→ Task inputs:
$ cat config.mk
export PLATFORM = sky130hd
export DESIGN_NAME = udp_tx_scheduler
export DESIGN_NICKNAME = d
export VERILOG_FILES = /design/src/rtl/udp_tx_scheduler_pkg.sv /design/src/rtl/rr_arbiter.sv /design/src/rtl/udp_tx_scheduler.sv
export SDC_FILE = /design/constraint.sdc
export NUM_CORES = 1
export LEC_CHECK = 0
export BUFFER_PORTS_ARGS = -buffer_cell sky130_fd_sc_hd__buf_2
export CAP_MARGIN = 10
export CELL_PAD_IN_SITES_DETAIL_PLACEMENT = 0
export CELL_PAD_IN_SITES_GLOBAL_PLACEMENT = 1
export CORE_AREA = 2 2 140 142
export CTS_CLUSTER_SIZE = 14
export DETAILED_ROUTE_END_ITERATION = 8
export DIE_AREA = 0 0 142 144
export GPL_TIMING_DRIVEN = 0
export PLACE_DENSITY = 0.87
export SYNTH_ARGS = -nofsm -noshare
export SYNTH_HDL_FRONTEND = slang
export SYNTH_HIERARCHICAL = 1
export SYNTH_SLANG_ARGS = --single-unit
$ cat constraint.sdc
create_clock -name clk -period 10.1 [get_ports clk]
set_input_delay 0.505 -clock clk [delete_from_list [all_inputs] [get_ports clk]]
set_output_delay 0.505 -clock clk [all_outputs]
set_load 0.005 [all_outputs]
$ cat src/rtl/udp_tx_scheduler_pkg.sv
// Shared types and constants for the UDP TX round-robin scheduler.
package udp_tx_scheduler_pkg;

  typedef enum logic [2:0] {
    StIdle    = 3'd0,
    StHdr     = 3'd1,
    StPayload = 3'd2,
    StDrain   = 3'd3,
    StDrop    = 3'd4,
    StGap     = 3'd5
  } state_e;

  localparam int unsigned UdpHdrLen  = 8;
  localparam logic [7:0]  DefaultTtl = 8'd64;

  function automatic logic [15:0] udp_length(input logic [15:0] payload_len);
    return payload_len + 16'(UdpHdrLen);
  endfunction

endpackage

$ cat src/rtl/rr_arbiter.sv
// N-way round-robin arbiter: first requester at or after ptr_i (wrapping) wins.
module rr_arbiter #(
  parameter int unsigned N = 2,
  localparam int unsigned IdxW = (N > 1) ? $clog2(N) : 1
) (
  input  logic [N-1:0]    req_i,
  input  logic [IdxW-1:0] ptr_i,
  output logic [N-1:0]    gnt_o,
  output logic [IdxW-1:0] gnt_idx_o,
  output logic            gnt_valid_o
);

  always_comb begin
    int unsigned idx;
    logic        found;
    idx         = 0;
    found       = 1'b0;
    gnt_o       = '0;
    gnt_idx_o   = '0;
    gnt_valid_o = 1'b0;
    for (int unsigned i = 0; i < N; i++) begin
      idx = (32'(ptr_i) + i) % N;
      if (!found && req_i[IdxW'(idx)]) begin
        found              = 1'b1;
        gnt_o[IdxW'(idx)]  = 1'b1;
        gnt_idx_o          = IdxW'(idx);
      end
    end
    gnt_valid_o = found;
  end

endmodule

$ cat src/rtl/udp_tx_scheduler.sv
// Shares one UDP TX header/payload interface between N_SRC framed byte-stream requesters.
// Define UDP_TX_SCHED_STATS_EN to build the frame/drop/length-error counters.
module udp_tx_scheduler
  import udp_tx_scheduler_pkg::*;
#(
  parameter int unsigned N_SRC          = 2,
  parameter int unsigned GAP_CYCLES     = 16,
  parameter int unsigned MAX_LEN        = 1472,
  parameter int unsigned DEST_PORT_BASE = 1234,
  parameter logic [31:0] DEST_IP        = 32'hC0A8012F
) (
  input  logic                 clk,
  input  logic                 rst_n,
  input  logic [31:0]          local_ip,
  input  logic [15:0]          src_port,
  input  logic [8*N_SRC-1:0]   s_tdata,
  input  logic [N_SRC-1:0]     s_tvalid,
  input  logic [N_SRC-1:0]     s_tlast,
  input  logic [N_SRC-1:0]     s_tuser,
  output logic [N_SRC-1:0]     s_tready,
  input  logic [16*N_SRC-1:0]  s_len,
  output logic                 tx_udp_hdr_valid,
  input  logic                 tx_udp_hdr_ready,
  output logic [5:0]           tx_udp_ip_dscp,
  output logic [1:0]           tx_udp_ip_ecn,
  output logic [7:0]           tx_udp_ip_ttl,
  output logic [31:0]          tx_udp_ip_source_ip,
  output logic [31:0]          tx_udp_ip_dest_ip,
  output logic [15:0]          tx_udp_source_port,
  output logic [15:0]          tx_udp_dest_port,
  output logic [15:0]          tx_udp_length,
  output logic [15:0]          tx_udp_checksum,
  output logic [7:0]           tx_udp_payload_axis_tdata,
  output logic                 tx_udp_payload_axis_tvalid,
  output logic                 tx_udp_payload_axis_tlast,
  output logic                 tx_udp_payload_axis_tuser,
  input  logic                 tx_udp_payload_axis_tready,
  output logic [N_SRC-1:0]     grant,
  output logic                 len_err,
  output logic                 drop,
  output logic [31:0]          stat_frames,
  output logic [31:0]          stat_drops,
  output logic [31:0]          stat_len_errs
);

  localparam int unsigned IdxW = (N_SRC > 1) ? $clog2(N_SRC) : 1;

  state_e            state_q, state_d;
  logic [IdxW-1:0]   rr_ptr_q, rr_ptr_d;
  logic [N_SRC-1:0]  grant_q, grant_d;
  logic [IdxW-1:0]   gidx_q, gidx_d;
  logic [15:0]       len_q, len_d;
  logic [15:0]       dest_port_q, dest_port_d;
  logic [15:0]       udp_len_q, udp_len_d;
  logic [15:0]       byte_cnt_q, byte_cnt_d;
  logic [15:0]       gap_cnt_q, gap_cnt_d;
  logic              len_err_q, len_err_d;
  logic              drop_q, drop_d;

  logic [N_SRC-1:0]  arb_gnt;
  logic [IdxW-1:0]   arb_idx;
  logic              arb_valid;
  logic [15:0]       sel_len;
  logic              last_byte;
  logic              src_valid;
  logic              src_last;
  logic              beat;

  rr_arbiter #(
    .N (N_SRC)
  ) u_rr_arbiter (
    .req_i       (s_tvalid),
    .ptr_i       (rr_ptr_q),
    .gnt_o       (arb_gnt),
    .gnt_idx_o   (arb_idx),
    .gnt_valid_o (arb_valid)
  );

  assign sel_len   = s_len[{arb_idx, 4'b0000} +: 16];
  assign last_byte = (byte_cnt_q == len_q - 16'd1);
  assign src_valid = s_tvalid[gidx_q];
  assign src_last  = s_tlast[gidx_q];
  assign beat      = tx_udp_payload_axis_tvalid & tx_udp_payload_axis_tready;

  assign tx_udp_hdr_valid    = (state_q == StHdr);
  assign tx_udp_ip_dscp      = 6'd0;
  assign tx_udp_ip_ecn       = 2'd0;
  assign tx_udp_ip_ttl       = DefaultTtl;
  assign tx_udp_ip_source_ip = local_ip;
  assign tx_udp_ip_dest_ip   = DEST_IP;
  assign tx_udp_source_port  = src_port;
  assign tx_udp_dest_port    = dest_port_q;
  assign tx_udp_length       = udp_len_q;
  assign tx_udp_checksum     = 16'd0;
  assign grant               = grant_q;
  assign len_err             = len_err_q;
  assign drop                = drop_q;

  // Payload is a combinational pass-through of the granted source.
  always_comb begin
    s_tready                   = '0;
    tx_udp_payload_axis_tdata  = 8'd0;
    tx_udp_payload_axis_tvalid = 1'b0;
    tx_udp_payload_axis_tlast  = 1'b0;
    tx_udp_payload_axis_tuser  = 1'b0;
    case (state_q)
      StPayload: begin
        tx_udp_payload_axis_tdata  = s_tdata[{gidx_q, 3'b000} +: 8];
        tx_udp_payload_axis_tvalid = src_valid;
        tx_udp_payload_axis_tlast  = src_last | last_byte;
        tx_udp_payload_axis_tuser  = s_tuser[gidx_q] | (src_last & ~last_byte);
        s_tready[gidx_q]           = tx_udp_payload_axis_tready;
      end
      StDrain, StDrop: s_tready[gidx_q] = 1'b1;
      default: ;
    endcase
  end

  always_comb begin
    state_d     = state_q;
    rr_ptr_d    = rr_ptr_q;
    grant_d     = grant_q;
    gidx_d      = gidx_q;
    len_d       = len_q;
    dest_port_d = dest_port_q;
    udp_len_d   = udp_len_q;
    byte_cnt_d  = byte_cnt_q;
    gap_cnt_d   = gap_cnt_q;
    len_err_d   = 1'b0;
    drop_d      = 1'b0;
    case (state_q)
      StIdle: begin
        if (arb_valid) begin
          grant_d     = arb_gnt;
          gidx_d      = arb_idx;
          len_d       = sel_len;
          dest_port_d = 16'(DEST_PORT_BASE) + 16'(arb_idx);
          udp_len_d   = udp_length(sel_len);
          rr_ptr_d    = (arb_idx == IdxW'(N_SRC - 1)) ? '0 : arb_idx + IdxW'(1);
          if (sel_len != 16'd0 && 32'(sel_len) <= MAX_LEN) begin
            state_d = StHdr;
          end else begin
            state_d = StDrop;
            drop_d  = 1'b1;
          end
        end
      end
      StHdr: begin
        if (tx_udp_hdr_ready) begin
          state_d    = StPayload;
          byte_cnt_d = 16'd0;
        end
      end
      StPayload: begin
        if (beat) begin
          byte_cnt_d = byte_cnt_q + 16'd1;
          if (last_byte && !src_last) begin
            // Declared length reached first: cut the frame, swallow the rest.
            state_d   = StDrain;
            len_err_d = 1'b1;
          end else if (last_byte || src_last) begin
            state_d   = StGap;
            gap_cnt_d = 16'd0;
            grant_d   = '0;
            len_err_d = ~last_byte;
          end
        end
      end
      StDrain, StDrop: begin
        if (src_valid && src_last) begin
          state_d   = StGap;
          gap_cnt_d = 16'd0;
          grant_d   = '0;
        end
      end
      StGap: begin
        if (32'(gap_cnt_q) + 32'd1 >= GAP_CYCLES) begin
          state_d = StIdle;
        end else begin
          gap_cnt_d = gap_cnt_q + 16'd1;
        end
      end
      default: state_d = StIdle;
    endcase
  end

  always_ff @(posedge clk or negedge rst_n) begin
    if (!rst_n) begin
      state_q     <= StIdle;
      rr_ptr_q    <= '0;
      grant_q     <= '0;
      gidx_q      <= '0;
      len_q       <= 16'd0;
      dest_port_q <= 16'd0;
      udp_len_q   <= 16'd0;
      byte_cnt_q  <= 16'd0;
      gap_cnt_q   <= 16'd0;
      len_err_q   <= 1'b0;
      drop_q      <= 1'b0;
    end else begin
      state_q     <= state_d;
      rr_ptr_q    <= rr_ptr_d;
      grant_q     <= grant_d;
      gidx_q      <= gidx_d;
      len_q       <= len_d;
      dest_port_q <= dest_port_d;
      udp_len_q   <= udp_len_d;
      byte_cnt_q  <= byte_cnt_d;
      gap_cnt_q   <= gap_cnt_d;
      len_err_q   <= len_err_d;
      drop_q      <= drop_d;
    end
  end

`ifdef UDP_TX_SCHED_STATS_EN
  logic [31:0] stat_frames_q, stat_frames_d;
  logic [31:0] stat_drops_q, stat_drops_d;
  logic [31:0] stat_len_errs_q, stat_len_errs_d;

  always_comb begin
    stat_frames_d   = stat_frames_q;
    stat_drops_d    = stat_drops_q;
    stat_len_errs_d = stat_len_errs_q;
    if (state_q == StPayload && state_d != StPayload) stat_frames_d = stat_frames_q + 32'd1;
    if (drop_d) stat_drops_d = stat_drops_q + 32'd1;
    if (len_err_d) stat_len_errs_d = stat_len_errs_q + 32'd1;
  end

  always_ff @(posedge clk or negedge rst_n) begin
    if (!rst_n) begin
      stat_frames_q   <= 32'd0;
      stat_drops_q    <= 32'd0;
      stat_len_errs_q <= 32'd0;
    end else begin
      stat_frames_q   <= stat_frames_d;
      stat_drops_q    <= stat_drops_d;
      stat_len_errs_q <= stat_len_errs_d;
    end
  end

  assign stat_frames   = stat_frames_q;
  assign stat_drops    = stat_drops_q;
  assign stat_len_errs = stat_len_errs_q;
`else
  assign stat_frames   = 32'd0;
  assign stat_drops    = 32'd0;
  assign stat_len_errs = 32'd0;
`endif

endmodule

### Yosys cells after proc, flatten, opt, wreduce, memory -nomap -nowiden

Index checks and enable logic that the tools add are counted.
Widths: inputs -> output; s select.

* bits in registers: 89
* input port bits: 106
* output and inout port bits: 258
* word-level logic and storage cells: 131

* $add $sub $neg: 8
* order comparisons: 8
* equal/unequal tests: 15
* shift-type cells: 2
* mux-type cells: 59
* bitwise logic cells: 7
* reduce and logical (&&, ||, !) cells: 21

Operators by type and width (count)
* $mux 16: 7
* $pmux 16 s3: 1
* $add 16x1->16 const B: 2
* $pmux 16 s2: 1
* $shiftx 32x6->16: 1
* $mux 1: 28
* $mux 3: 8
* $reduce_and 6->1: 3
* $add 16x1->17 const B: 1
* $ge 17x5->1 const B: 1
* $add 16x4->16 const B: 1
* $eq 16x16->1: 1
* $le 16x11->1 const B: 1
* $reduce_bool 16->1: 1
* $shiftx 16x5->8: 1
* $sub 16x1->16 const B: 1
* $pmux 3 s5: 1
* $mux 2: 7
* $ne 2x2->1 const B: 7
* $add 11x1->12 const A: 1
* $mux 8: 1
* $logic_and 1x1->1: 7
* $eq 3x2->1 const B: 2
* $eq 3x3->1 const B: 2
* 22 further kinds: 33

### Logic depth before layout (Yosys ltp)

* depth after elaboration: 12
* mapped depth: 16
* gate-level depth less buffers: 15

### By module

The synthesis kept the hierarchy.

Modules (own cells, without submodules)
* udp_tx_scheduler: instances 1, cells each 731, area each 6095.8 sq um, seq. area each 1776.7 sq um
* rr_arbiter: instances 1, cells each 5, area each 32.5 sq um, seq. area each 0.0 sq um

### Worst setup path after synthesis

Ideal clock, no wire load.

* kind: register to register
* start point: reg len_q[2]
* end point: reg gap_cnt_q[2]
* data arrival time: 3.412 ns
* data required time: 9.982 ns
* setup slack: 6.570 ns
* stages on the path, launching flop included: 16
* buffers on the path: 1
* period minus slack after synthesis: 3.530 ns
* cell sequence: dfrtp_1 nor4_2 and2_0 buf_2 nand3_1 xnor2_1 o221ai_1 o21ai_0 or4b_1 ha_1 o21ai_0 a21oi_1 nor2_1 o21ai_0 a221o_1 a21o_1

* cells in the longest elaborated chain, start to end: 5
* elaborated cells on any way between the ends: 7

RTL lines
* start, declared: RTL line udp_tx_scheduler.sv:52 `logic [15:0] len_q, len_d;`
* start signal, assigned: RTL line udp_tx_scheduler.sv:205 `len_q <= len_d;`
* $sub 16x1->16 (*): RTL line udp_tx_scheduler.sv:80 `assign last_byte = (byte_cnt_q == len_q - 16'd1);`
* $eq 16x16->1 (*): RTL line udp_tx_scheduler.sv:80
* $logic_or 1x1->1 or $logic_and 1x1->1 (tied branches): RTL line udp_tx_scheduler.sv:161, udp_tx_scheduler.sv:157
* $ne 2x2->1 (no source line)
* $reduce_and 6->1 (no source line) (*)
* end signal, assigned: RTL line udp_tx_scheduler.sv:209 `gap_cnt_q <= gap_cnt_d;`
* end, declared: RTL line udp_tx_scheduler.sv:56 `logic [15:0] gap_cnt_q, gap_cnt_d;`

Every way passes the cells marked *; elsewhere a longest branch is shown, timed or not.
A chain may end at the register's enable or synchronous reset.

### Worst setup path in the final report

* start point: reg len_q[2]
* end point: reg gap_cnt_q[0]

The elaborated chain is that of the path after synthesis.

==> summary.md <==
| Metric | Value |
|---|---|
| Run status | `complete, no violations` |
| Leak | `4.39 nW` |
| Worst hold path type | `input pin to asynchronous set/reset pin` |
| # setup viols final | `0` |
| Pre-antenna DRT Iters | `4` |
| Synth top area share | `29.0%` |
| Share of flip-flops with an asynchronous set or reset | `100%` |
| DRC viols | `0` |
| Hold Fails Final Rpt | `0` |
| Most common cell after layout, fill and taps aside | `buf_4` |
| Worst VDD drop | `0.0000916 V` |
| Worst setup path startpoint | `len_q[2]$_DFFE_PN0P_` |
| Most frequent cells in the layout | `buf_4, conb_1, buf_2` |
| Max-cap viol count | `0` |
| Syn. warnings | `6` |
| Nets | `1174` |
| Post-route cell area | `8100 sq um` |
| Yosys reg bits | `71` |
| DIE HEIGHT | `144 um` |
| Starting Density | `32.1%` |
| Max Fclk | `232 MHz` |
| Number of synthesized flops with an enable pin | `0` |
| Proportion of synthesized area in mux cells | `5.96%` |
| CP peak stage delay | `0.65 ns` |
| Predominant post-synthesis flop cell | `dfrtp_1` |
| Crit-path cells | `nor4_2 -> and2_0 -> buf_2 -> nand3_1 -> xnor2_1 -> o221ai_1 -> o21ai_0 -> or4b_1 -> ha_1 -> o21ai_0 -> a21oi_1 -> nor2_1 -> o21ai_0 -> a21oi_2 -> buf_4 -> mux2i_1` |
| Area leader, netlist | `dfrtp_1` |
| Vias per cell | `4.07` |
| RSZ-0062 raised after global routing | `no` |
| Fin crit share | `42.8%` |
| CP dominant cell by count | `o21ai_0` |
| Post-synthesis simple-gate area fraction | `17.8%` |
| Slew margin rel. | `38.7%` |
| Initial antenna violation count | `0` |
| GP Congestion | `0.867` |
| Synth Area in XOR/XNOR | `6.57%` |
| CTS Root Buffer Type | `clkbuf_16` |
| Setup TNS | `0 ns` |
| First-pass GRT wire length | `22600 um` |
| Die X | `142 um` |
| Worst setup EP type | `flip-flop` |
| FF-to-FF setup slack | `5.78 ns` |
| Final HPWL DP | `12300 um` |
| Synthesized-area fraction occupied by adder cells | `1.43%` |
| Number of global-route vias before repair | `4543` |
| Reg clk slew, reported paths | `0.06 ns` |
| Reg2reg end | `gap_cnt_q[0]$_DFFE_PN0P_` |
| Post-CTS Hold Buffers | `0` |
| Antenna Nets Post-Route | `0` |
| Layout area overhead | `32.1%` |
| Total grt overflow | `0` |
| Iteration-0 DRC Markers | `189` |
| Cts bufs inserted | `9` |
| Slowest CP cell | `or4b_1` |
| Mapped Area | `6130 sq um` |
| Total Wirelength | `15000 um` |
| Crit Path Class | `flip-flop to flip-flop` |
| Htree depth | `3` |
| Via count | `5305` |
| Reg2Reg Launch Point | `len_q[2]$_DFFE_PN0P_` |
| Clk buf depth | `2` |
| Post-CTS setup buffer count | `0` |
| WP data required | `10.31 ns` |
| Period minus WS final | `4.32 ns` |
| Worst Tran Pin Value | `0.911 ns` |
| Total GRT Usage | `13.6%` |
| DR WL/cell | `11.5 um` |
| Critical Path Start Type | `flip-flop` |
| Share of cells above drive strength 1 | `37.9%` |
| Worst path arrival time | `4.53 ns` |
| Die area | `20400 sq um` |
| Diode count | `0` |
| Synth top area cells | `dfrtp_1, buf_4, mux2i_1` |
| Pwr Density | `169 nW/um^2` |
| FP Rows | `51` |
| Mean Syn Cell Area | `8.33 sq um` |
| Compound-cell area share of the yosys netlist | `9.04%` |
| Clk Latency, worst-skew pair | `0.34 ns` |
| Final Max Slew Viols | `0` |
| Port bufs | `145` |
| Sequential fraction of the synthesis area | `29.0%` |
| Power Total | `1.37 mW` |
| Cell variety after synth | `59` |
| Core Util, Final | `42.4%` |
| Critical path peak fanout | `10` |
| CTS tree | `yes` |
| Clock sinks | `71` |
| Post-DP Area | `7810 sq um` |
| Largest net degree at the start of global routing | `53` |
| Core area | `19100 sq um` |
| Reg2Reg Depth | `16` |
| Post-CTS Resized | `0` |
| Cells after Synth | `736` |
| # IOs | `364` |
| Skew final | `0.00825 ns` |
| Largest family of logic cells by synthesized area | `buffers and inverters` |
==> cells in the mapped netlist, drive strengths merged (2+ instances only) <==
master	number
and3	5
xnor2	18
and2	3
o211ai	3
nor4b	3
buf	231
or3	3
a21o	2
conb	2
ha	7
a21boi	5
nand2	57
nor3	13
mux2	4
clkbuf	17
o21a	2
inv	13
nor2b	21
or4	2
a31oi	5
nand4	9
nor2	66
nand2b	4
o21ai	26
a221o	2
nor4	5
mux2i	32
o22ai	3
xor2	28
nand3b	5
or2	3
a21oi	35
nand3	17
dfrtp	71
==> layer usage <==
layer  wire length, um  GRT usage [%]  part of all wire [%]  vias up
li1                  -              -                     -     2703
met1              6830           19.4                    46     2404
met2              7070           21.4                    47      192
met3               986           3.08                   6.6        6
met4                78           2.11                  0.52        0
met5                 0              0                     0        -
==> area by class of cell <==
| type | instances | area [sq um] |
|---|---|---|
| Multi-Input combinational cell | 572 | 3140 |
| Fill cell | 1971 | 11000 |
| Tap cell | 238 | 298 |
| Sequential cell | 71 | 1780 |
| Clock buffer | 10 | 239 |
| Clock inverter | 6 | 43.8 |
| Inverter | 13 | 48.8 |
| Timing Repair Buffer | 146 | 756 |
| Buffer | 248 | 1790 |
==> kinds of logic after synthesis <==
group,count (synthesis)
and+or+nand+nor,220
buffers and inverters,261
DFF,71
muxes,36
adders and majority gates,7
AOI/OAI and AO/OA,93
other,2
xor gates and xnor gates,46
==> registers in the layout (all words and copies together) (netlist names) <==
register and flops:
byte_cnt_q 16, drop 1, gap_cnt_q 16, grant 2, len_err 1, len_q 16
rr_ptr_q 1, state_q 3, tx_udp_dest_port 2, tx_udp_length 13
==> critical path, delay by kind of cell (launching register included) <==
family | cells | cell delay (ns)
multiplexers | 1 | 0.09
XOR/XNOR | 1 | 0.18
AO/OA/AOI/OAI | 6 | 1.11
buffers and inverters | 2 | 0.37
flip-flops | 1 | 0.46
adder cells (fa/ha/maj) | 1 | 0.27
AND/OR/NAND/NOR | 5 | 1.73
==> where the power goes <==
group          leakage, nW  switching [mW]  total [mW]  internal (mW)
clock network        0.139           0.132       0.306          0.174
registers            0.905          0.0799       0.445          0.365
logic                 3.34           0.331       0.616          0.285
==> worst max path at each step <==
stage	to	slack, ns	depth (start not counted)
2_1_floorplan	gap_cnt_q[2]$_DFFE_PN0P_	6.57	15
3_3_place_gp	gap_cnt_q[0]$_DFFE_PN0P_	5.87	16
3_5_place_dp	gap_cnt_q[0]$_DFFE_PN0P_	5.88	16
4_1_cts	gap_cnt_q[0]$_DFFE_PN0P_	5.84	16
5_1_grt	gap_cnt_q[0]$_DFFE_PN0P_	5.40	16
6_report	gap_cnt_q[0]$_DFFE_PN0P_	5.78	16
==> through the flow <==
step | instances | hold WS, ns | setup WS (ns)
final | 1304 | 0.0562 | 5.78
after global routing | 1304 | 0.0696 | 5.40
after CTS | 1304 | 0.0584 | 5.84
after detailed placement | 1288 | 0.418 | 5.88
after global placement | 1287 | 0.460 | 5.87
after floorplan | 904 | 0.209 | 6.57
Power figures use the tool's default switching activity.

→ Work required: Copy, exactly and only, the lines above that begin with the one containing "Share of flip-flops" and finish with the one containing "Yosys reg bits".

→ Final answer:
| Share of flip-flops with an asynchronous set or reset | `100%` |
| DRC viols | `0` |
| Hold Fails Final Rpt | `0` |
| Most common cell after layout, fill and taps aside | `buf_4` |
| Worst VDD drop | `0.0000916 V` |
| Worst setup path startpoint | `len_q[2]$_DFFE_PN0P_` |
| Most frequent cells in the layout | `buf_4, conb_1, buf_2` |
| Max-cap viol count | `0` |
| Syn. warnings | `6` |
| Nets | `1174` |
| Post-route cell area | `8100 sq um` |
| Yosys reg bits | `71` |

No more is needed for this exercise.